As I am quickly realizing, it is a challenging equation to make a local news organization sustainable these days. Still, we are giving it our best effort, and we will need you, our community, to support this effort by subscribing, if you haven’t already — and if you own a business, by advertising with us (learn more at mvtimes.com/advertise). You can also pledge your support through a donation that can help us to keep providing the public service of journalism that enlightens and informs our increasingly diverse community. 

The crisis in local news is not only an American crisis; it is happening around the world, in Brazil, a place deeply connected to our Island today, as well as in India, Nigeria, and Ukraine. Around the world, local independent journalism is perishing. And in the places where that happens, democracy is receding. I am thinking about all of this on World Press Freedom Day as I prepare to go from D.C. to Ukraine to speak about press freedom at the second annual Bucha conference, in a city which was brutally attacked in the first phase of the war. Bucha will almost certainly be the lead article in the indictment that is being prepared in the International Criminal Court in The Hague against President Vladimir Putin’s Russia. Ukraine’s existential struggle is all a very long way away from the Island, and very far from our local concerns around affordable housing, the relentless force of climate change, and a staggering inequality of wealth. 

So how should we understand the unlikely symmetry in the fact that this news organization launched on the very day that would come to mark World Press Freedom Day? I feel the question reverberating: “Why another newspaper?” 

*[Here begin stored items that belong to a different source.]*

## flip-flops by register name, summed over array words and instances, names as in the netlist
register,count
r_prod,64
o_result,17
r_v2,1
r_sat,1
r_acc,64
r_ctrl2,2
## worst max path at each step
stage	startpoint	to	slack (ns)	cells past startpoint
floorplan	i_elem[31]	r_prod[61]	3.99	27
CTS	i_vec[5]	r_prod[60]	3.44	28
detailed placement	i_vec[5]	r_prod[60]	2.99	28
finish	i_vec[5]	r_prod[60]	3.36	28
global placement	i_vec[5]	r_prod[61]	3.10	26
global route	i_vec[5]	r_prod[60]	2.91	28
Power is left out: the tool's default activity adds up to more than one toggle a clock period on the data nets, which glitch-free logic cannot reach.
==> src/cau_pkg.sv <==
`timescale 1ns / 1ps
`default_nettype none
// ----------------------------------------------------------------------------
// cau_pkg
// Shared types and constants of the complex arithmetic unit: item formats,
// opcodes and the state carried through the divider / square-root stages.
// ----------------------------------------------------------------------------
package cau_pkg;

  localparam int DATA_WIDTH = 16;
  localparam int FRAC_BITS  = 12;

  localparam int QUO_BITS  = DATA_WIDTH + 2;
  localparam int PROD_W    = 2 * DATA_WIDTH;
  localparam int MAG_W     = 2 * DATA_WIDTH - FRAC_BITS + 2;
  localparam int SQ_W      = 2 * DATA_WIDTH + 2;
  localparam int NUM_SHIFT = QUO_BITS - FRAC_BITS - 1;

  localparam logic [2:0] FUNC_ADD = 3'd0;
  localparam logic [2:0] FUNC_SUB = 3'd1;
  localparam logic [2:0] FUNC_MUL = 3'd2;
  localparam logic [2:0] FUNC_DIV = 3'd3;
  localparam logic [2:0] FUNC_MAG = 3'd4;

  typedef struct packed {
    logic [2:0]                   func;
    logic signed [DATA_WIDTH-1:0] a_re;
    logic signed [DATA_WIDTH-1:0] a_im;
    logic signed [DATA_WIDTH-1:0] b_re;
    logic signed [DATA_WIDTH-1:0] b_im;
  } in_item_t;

  typedef struct packed {
    logic signed [DATA_WIDTH-1:0] res_re;
    logic signed [DATA_WIDTH-1:0] res_im;
    logic                         div_by_zero;
    logic                         overflow;
  } out_item_t;

  typedef struct packed {
    logic [2:0]            func;
    logic                  dz;
    logic                  neg_re;
    logic                  neg_im;
    logic [MAG_W-1:0]      mag_re;
    logic [MAG_W-1:0]      mag_im;
    logic [PROD_W-1:0]     num_re;
    logic [PROD_W-1:0]     num_im;
    logic [PROD_W-1:0]     rem_re;
    logic [PROD_W-1:0]     rem_im;
    logic [QUO_BITS-1:0]   quo_re;
    logic [QUO_BITS-1:0]   quo_im;
    logic                  big_re;
    logic                  big_im;
    logic [PROD_W-1:0]     den;
    logic [SQ_W-1:0]       sq_rem;
    logic [DATA_WIDTH-1:0] root;
  } iter_t;

endpackage
`default_nettype wire

==> src/cau_iter_stage.sv <==
`timescale 1ns / 1ps
`default_nettype none
// ----------------------------------------------------------------------------
// cau_iter_stage
// One registered step: one quotient bit for each of the two restoring
// dividers and, in the low stages, one root bit of the square root.
// ----------------------------------------------------------------------------
module cau_iter_stage #(
  parameter int STEP = 0
) (
  input  wire logic           clk,
  input  wire logic           en,
  input  wire cau_pkg::iter_t d,
  output cau_pkg::iter_t      q
);

  localparam int   PW    = cau_pkg::PROD_W;
  localparam int   QB    = cau_pkg::QUO_BITS;
  localparam int   SQW   = cau_pkg::SQ_W;
  localparam int   DW    = cau_pkg::DATA_WIDTH;
  localparam int   FB    = cau_pkg::FRAC_BITS;
  localparam logic SQ_ON = (STEP < DW);

  logic                bit_re;
  logic                bit_im;
  logic [PW:0]         trial_re;
  logic [PW:0]         trial_im;
  logic [SQW-1:0]      sq_test;
  cau_pkg::iter_t      nxt;

  generate
    if (STEP >= FB + 1) begin : g_bit
      assign bit_re = d.num_re[STEP-FB-1];
      assign bit_im = d.num_im[STEP-FB-1];
    end else begin : g_zero
      assign bit_re = 1'b0;
      assign bit_im = 1'b0;
    end
  endgenerate

  assign trial_re = {d.rem_re, bit_re};
  assign trial_im = {d.rem_im, bit_im};
  assign sq_test  = (SQW'(d.root) << (STEP + 1)) + (SQW'(1) << (2 * STEP));

  always_comb begin
    nxt = d;
    if (trial_re >= {1'b0, d.den}) begin
      nxt.rem_re = PW'(trial_re - {1'b0, d.den});
      nxt.quo_re = {d.quo_re[QB-2:0], 1'b1};
    end else begin
      nxt.rem_re = trial_re[PW-1:0];
      nxt.quo_re = {d.quo_re[QB-2:0], 1'b0};
    end
    if (trial_im >= {1'b0, d.den}) begin
      nxt.rem_im = PW'(trial_im - {1'b0, d.den});
      nxt.quo_im = {d.quo_im[QB-2:0], 1'b1};
    end else begin
      nxt.rem_im = trial_im[PW-1:0];
      nxt.quo_im = {d.quo_im[QB-2:0], 1'b0};
    end
    if (SQ_ON && (d.sq_rem >= sq_test)) begin
      nxt.sq_rem = d.sq_rem - sq_test;
      nxt.root   = d.root | (DW'(1) << STEP);
    end
  end

  always_ff @(posedge clk) begin
    if (en) begin
      q <= nxt;
    end
  end

endmodule
`default_nettype wire

==> config.mk <==
export PLATFORM = sky130hd
export DESIGN_NAME = cau_iter_stage
export DESIGN_NICKNAME = d
export VERILOG_FILES = /design/src/cau_pkg.sv /design/src/cau_iter_stage.sv
export SDC_FILE = /design/constraint.sdc
export NUM_CORES = 1
export LEC_CHECK = 0
export BUFFER_PORTS_ARGS = -buffer_cell sky130_fd_sc_hd__buf_4
export CAP_MARGIN = 0
export CELL_PAD_IN_SITES_DETAIL_PLACEMENT = 0
export CELL_PAD_IN_SITES_GLOBAL_PLACEMENT = 1
export CORE_AREA = 2 2 231 233
export CTS_BUF_LIST = sky130_fd_sc_hd__clkbuf_2
export DETAILED_ROUTE_END_ITERATION = 8
export DIE_AREA = 0 0 233 235
export PLACE_DENSITY = 0.71
export REMOVE_ABC_BUFFERS = 1
export SYNTH_ARGS = -nofsm -noshare
export SYNTH_HDL_FRONTEND = slang
export SYNTH_SLANG_ARGS = --single-unit
==> constraint.sdc <==
create_clock -name clk -period 3.1 [get_ports clk]
set_input_delay 0.31 -clock clk [delete_from_list [all_inputs] [get_ports clk]]
set_output_delay 0.31 -clock clk [all_outputs]
set_load 0.05 [all_outputs]
==> metrics.md, run 1 <==
| Metric | Value |
|---|---|
| Share of Yosys cell area claimed by the top area cell type | 0.624 |
| Placed insts | 2499 |
| Post-cts repair resize count | 0 |
| Synth Area per Inst | about 13 sq um |
| IO Port Bufs | 595 |
| Predominant post-synthesis flop cell | edfxtp_1 |
| Cells taking the most area after synthesis | edfxtp_1 62%, ha_1 7.1%, xor2_1 2.9%, a21oi_1 2.9%, a21o_1 2.6% |
| CTS hold repair buffers | about 530 |
| Placement Setup Slack | -0.324 ns |
| Summed instance area of the synthesized netlist | 14400 sq um |
| Most numerous cell in the Yosys netlist | edfxtp_1 |
| Number of synthesized flops with an enable pin | 298 |
| Tool error message | [ERROR RSZ-0060] Max buffer count reached. |
| Die span in y | 235 um |
| Sequential element share of the synthesized area | 0.624 |
| Die extent in x | 233 um |
| Max Root-Sink Buffers | 3 |
| Number of H-tree branching levels | 3 |
| Total of flip-flops plus latches after synthesis | 298 |
| Std-Cell Rows | 84 |
| Clock root buffer | clkbuf_2 |
| Top Ports | 598 |
| HPWL Detailed | 42700 um |
| Number of instances in the synthesized netlist | 1116 |
| Most frequent cells after synthesis | 298 x edfxtp_1, 88 x nand2_1, 83 x a21oi_1, 81 x ha_1, 68 x nor2_1 |
| Unique cell type count in the Yosys netlist | 68 |
| Total of warnings raised by yosys | 0 |
| Starting density of the core | 0.275 |
| Post-CTS repair timing setup buffer count | 0 |
| Final weighted congestion in routability-driven placement | 0.881 |
| CTS Buf Count | 82 |
| Result of the run | stopped before the end |
| Cell taking the most area after synthesis | edfxtp_1 |
| Post-synthesis async set-or-reset flop share | 0 |
| Step where the flow halted | clock tree synthesis (4_1_cts) |
| Number of sinks handled by clock tree synthesis | 298 |
## stage by stage
stage | instance area, sq um | hold WS [ns]
after global placement | 20700 | 0.489
after detailed placement | 20700 | 0.489
after floorplan | 14200 | 0.409
## cell families after synthesis
logic type	count (synthesis)	share of synthesized area
flip-flops	298	0.624
AND/OR/NAND/NOR	251	0.0839
buffers and inverters	94	0.0254
XOR/XNOR	86	0.0525
multiplexers	11	0.00846
adder cells (fa/ha/maj)	84	0.0748
AO/OA/AOI/OAI	292	0.131
==> run 2: changes to the inputs <==
==> config.mk (replaced) <==
export PLATFORM = sky130hd
export DESIGN_NAME = cau_iter_stage
export DESIGN_NICKNAME = d
export VERILOG_FILES = /design/src/cau_pkg.sv /design/src/cau_iter_stage.sv
export SDC_FILE = /design/constraint.sdc
export NUM_CORES = 1
export LEC_CHECK = 0
export BUFFER_PORTS_ARGS = -buffer_cell sky130_fd_sc_hd__buf_4
export CAP_MARGIN = 0
export CORE_AREA = 2 2 230 232
export DETAILED_ROUTE_END_ITERATION = 8
export DIE_AREA = 0 0 232 234
export PLACE_DENSITY_LB_ADDON = 0.15
export REMOVE_ABC_BUFFERS = 1
export SYNTH_ARGS = -nofsm -noshare
export SYNTH_HDL_FRONTEND = slang
export SYNTH_SLANG_ARGS = --single-unit
==> constraint.sdc (replaced) <==
create_clock -name clk -period 4 [get_ports clk]
set_input_delay 0.4 -clock clk [delete_from_list [all_inputs] [get_ports clk]]
set_output_delay 0.4 -clock clk [all_outputs]
set_load 0.05 [all_outputs]
==> metrics.md, run 2 <==
| Metric | Value |
|---|---|
| Wire length of the first global-routing pass | about 72000 um |
| Final Total Pwr | about 10 mW |
| Die span in y | 234 um (was 235 um) |
| Nets@finish | 2222 |
| Largest register FFs | 298 |
| Cells taking the most area after synthesis | edfxtp_1 62%, ha_1 7.1%, xor2_1 2.9%, a21oi_1 2.9%, a21o_1 2.6% (unchanged) |
| Most frequent cells after synthesis | 298 x edfxtp_1, 88 x nand2_1, 83 x a21oi_1, 81 x ha_1, 68 x nor2_1 (unchanged) |
| CP required | 4.29 ns |
| GR Util met2 | 0.319 |
| Reg with most FFs | q |
| DRC marker count from the first detailed-route iteration | 543 |
| Transition time at the pin with the least slew margin | 0.680 ns |
| Number of sinks handled by clock tree synthesis | 298 (unchanged) |
| Category of the worst setup path launch point | input port |
| Area delta synth->final | 53.3% |
| Summed instance area of the synthesized netlist | 14400 sq um (unchanged) |
| Number of pins exceeding their max-slew limit in the final report | 0 |
| Final Hold Viols | 0 |
| Highest clock frequency the design can meet | between 300 and 400 MHz |
| Total of max-cap violations | 0 |
| Sequential element share of the synthesized area | 0.624 (unchanged) |
| Starting density of the core | 0.276 (was 0.275) |
| Post-detailed-route DRC marker count | 0 |
| Setup CP Type | in -> reg |
| Sort of element at the end of the critical path | register |
| Number of synthesized flops with an enable pin | 298 (unchanged) |
| Tightest Hold Check Type | in -> reg |
| Total of warnings raised by yosys | 0 (unchanged) |
| Via count of the first global-routing pass | roughly 12000 |
| Max Root-Sink Buffers | 3 (unchanged) |
| Worst hold margin | 0.0397 ns |
| Total power density per cell area | 468 nW/um^2 |
| Most numerous cell in the Yosys netlist | edfxtp_1 (unchanged) |
| Cell taking the most area after synthesis | edfxtp_1 (unchanged) |
| Arrival @ worst endpoint | 3.46 ns |
| Number of H-tree branching levels | 2 (was 3) |
| CP max FO | 5 |
| Layer with the highest usage | met2 |
| Total of fill cells in the finished design | 4944 |
| IO Port Bufs | 595 (unchanged) |
| Total die area | ~54000 sq um |
| Commonest non-fill, non-tap cell in the layout | buf_4 |
| Source of the critical timing path | d[52] |
| Total of flip-flops plus latches after synthesis | 298 (unchanged) |
| Number of instances in the synthesized netlist | 1116 (unchanged) |
| Synth Area per Inst | 12.9 sq um (unchanged) |
| Commonest non-fill, non-tap cells in the layout | 602 x buf_4, 298 x edfxtp_1, 104 x dlygate4sd3_1 |
| Post-CTS repair timing setup buffer count | 0 (unchanged) |
| HPWL Detailed | 39800 um (was 42700 um) |
| Result of the run | finished clean (was stopped before the end) |
| Final worst path period need | between 3 and 4 ns |
| Clock transition at the register clock pins on the worst setup and hold paths after CTS | 0.06 ns |
| Clock root buffer | clkbuf_16 (was clkbuf_2) |
| Post-route fraction of the period consumed by the critical path | 0.791 |
| Unrepaired setup endpoints after global routing | no |
| Predominant post-synthesis flop cell | edfxtp_1 (unchanged) |
| Share of layout cells above drive strength 1 | 0.360 |
| Number of routed nets with antenna violations | 0 |
| Cell type of the slowest stage on the worst timing path | a211oi_1 |
| Die extent in x | 232 um (was 233 um) |
| Antenna violations before repair | 6 |
| Leakage power | 9.42 nW |
| Top Ports | 598 (unchanged) |
| Pin count of the biggest net entering global routing | 97 |
| Final setup viols | 0 |
| CTS tree | built |
| Crit-path cells | buf_4, inv_1, ha_1, nor2b_1, o2111ai_1, a21oi_1, o211ai_1, a31oi_1, a211oi_1, o21ai_0, xor2_1, mux2_1 |
| Global routing usage on met1 | 0.205 |
| CTS Buf Count | 37 (was 82) |
| Vias | 11595 |
| Post-synthesis async set-or-reset flop share | 0 (unchanged) |
| Core region area | 52000 sq um |
| Hold path startpoint | d[117] |
| Share of Yosys cell area claimed by the top area cell type | 0.624 (unchanged) |
| Worst slew margin | 0.543 |
| Number of iterations in the first detailed-routing pass | 5 |
| Unique cell type count in the Yosys netlist | 68 (unchanged) |
| Top flop regs | q: 298 flops |
| Final weighted congestion in routability-driven placement | 0.839 (was 0.881) |
| Final wirelength | 50500 um |
| Peak per-stage delay on the critical path | 0.50 ns |
| Global routing met3 resource utilization | 0.0451 |
| Maximum VDD drop | just over 0.3 mV |
| Average detailed-routed wire length per instance | 19.8 um |
| Std-Cell Rows | 84 (unchanged) |
| Tot GR Track Use | 0.176 |
| Drt via density | 4.54 |
| Remaining global-route overflow | 0 |
## run 2: cell counts after synthesis
No cell type changed its count.
## run 2: path summary, 6_finish.rpt
check / end / cells past startpoint
min: q[118] / 1
max: q[182] / 12
## run 2: cells by family after synthesis
group / Yosys count / share of synthesized area
mux: 11 / 0.00846
fa+ha+maj: 84 / 0.0748
buf+inv: 94 / 0.0254
simple gates: 251 / 0.0839
xor+xnor: 86 / 0.0525
compound gates: 292 / 0.131
flops: 298 / 0.624
## run 2: power breakdown
group          total [mW]  switching [mW]  internal, mW
registers            3.92          0.0932          3.82
logic                2.96            1.95          1.01
clock network        3.42            1.33          2.09
total                10.3            3.38          6.92
## run 2: final cells by class
class	count	area (sq um)	area share
timing repair buffer	712	5680	0.258
tap	688	861	0.0391
multi-input combinational	724	5050	0.230
inverter	65	244	0.0111
antenna	3	7.51	0.000341
sequential	298	8950	0.407
clock inverter	21	255	0.0116
clock buffer	45	956	0.0434
## run 2: what timing repair did
item	4_1_cts	5_1_grt
endpoints found under the hold margin	104	0
resized for setup	0	0
hold buffers	104	0
## run 2: metrics by stage
step	instances	setup slack (ns)	util	instance area (sq um)	setup TNS, ns
floorplan	1087	-3.16	-	14200	-90.33
global placement	2383	0.389	0.379	19700	0
detailed placement	2383	0.360	0.379	19700	0
CTS	2553	0.935	0.423	22000	0
global route	2556	0.703	0.423	22000	0
finish	2556	0.836	0.423	22000	0
## run 2: critical path, delay by kind of cell
kind / cells / cell delay (ns)
AOI/OAI and AO/OA: 6 / 1.93
adders and majority gates: 1 / 0.36
muxes: 1 / 0.29
and+or+nand+nor: 1 / 0.17
xor gates and xnor gates: 1 / 0.16
buffers and inverters: 2 / 0.14
## run 2: routing by layer
layer	wire length, um	part of all wire	vias to the layer above
met5	38	0.00075	-
met4	945	0.019	6
met3	3440	0.068	63
met2	26000	0.51	383
met1	20100	0.40	5495
li1	-	-	5648
Power figures use the tool's default switching activity.
==> run 3: changes to the inputs <==
==> constraint.sdc (replaced) <==
create_clock -name clk -period 2.8 [get_ports clk]
set_input_delay 0.28 -clock clk [delete_from_list [all_inputs] [get_ports clk]]
set_output_delay 0.28 -clock clk [all_outputs]
set_load 0.05 [all_outputs]
==> metrics.md, run 3 (synthesized netlist as in run 2, its figures left out) <==
| Metric | Value |
|---|---|
| CTS Buf Count | 37 (unchanged) |
| Final setup margin | 0.0358 ns (was 0.836 ns) |
| Wire length of the first global-routing pass | 77600 um (was 71700 um) |
| Cell Int Power | 10.1 mW (was 6.92 mW) |
| Result of the run | finished clean (unchanged) |
| Die span in y | 234 um (unchanged) |
| Core region area | 52000 sq um (unchanged) |
| Met2 wire length | 27300 um (was 26000 um) |
| Setup CP Type | in -> reg (unchanged) |
| Reg with most FFs | q (unchanged) |
| HPWL Detailed | 42100 um (was 39800 um) |
| Nets@finish | 2504 (was 2222) |
| Net switching power of the design | 5.04 mW (was 3.38 mW) |
| Final setup viols | 0 (unchanged) |
| Area delta synth->final | 72.3% (was 53.3%) |
| Clock power share | 0.317 (was 0.332) |
| DRC marker count from the first detailed-route iteration | 558 (was 543) |
| Placement Setup Slack | -0.515 ns (was 0.360 ns) |
| Seq pwr share | 0.369 (was 0.380) |
| Uppermost metal layer occupied by signal nets | met5 (unchanged) |
| Vias | 12724 (was 11595) |
| Sort of element at the end of the critical path | register (unchanged) |
| Starting density of the core | 0.276 (unchanged) |
| Via count of the first global-routing pass | 12882 (was 11510) |
| Category of the worst setup path launch point | input port (unchanged) |
| Largest register FFs | 298 (unchanged) |
| Number of pins exceeding their max-slew limit in the final report | 0 (unchanged) |
| Transition time at the pin with the least slew margin | 0.533 ns (was 0.680 ns) |
| Met1 WL | 21500 um (was 20100 um) |
| Final weighted congestion in routability-driven placement | 0.882 (was 0.839) |
| Std-Cell Rows | 84 (unchanged) |
| Design Area, Final | 24700 sq um (was 22000 sq um) |
| Worst slew margin | 0.645 (was 0.543) |
| Worst hold margin | 0.0310 ns (was 0.0397 ns) |
| Post-route fraction of the period consumed by the critical path | 0.987 |
| Average detailed-routed wire length per instance | 19.2 um (was 19.8 um) |
| Area post-placement | 21100 sq um (was 19700 sq um) |
| Met3 routed WL | 3510 um (was 3440 um) |
| Arrival @ worst endpoint | 3.05 ns (was 3.46 ns) |
| Clock transition at the register clock pins on the worst setup and hold paths after CTS | 0.06 ns (about the same) |
| Die extent in x | 232 um (unchanged) |
| Number of routed nets with antenna violations | 0 (unchanged) |
| Final worst path period need | 2.76 ns |
| Clock root buffer | clkbuf_16 (unchanged) |
| Number of iterations in the first detailed-routing pass | 5 (unchanged) |
| Maximum VDD drop | 0.535 mV (was 0.306 mV) |
| Highest clock frequency the design can meet | roughly 360 MHz |
| Post-detailed-route DRC marker count | 0 (unchanged) |
| Total of fill cells in the finished design | 4729 (was 4944) |
| Unrepaired setup endpoints after global routing | yes (was no) |
| Total power density per cell area | 614 nW/um^2 (was 468 nW/um^2) |
| CP required | 3.09 ns (was 4.29 ns) |
| Drt via density | 4.48 (was 4.54) |
| Final Hold Viols | 0 (unchanged) |
| Number of H-tree branching levels | 2 (unchanged) |
| Remaining global-route overflow | 0 (unchanged) |
| Top flop regs | q: 298 flops (unchanged) |
| Switching Fraction | 0.332 (was 0.328) |
| CP max FO | 8 (was 5) |
| CTS tree | built (unchanged) |
| Pin count of the biggest net entering global routing | 57 (was 97) |
| Share of layout cells above drive strength 1 | 0.416 (was 0.360) |
| Commonest non-fill, non-tap cell in the layout | buf_4 (unchanged) |
| Antenna violations before repair | 10 (was 6) |
| Final wirelength | 54400 um (was 50500 um) |
| Max Root-Sink Buffers | 3 (unchanged) |
| Tightest Hold Check Type | in -> reg (unchanged) |
| Top Ports | 598 (unchanged) |
| Commonest non-fill, non-tap cells in the layout | 763 x buf_4, 298 x edfxtp_1, 209 x dlygate4sd3_1 (was 602 x buf_4, 298 x edfxtp_1, 104 x dlygate4sd3_1) |
| IO Port Bufs | 595 (unchanged) |
| Total of max-cap violations | 0 (unchanged) |
| Total die area | 54300 sq um (unchanged) |
| Leakage power | 10.8 nW (was 9.42 nW) |
| Fraction of power consumed by combinational cells | 0.314 (was 0.287) |
| Number of sinks handled by clock tree synthesis | 298 (unchanged) |
| Tot GR Track Use | 0.190 (was 0.176) |
## run 3: cell types whose count changed in the layout (fill, tap and decap cells not counted), sizes merged
cell          change
inv               -2
diode             +5
bufbuf            +1
bufinv            -2
clkbuf            -4
dlygate4sd3     +105
buf             +171
clkinv            +5
clkinvlp          +3
dlymetal6s4s      +5
## run 3: layer usage
metal | track usage | vias to the layer above
li1 | - | 6217
met1 | 0.224 | 5975
met2 | 0.332 | 425
met3 | 0.0433 | 101
met4 | 0.0793 | 6
met5 | 0 | -
## run 3: repair_timing
| action | in CTS | in global routing |
|---|---|---|
| gates resized for setup | 0 | 68 |
| setup endpoints to repair | 0 | 86 |
| hold buffers | 214 | 0 |
| buffers inserted | 0 | 3 |
| endpoints found under the hold margin | 214 | 0 |
## run 3: final timing paths
| check | start | end | cells after the start |
|---|---|---|---|
| worst min-delay path | d[133] | q[134] | 3 |
| worst max-delay path | d[72] | q[161] | 18 |
## run 3: final cells by class
| cell class | count | area (sq um) | area share |
|---|---|---|---|
| tap | 688 | 861 | 0.0348 |
| timing repair buffer | 994 | 8170 | 0.330 |
| sequential | 298 | 8950 | 0.362 |
| multi-input combinational | 724 | 5270 | 0.213 |
| clock buffer | 41 | 962 | 0.0389 |
| inverter | 65 | 254 | 0.0103 |
| clock inverter | 25 | 241 | 0.00977 |
| antenna | 8 | 20.0 | 0.000810 |
## run 3: power groups by stage
| stage | combinational [mW] | sequential, mW | clock (mW) |
|---|---|---|---|
| CTS | 4.72 | 5.61 | 4.98 |
| floorplan | 0.994 | 7.26 | 0 |
| global placement | 4.43 | 5.69 | 0 |
| global route | 5.05 | 5.64 | 5.13 |
| detailed placement | 4.45 | 5.69 | 0 |
| finish | 4.76 | 5.60 | 4.82 |
## run 3: critical path, cell delays in order
cell	delay [ns]
dlygate4sd3_1	0.56
buf_6	0.13
inv_4	0.07
ha_4	0.20
nand2_2	0.09
nor3b_2	0.05
buf_4	0.14
nand3_4	0.08
nor4_4	0.04
buf_4	0.14
a311o_1	0.35
a21oi_2	0.12
o41ai_2	0.09
bufbuf_16	0.29
buf_8	0.15
buf_4	0.13
nor2_1	0.08
a21oi_1	0.05
## run 3: stage by stage
step / setup TNS (ns) / instances / util / power, mW
after floorplan: -157.19 / 1087 / - / 8.25
after global placement: -16.57 / 2554 / 0.405 / 10.1
after detailed placement: -19.77 / 2554 / 0.405 / 10.1
after CTS: 0 / 2834 / 0.469 / 15.3
after global routing: -0.0395 / 2842 / 0.475 / 15.8
final: 0 / 2843 / 0.475 / 15.2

An answer to that question goes right to the heart of why we need to be vigilant about keeping a healthy media landscape in our community and in all communities across America, and around the world. A local newspaper is a binding agent of sorts; it is what holds a community together around a shared set of facts emanating from a trusted source. A local newspaper helps us come together to make good decisions. Our reporters serve as a watchdog over local government, and if we cover the stories fairly and independently, we can help guide important discussions about our future. Our writers can also reveal and celebrate the amazing depth, talent, and diversity of our Island. 

As we watch local newspapers die across the country, we see what is left behind in their wake: a more polarized community, a place where corruption can take root, and where voter apathy inevitably sets in. The crisis in local news has everything to do with the crisis in our democracy. And so what is our answer to the question framed in the founding editorial of this news organization, “Why another newspaper?”

The answer: Our democracy depends on it. 


Founder and editor-in-chief of GroundTruth Project, Charles M. Sennott is also the publisher of The MV Times. He can be reached at csennott@mvtimes.com.

 

 

2 COMMENTS

  1. Charlie: The Vineyard is SO fortunate to have you helming the MV Times. Your Letters FROM the Editor really elevate the connection between the local press and the People. There is so much to learn, such a breadth of perspective offered, from your missives to the community. Thank you!

  2. Rarely does an editorial bring tears of joy, gratitude and appreciation. Some gave all. Thank you.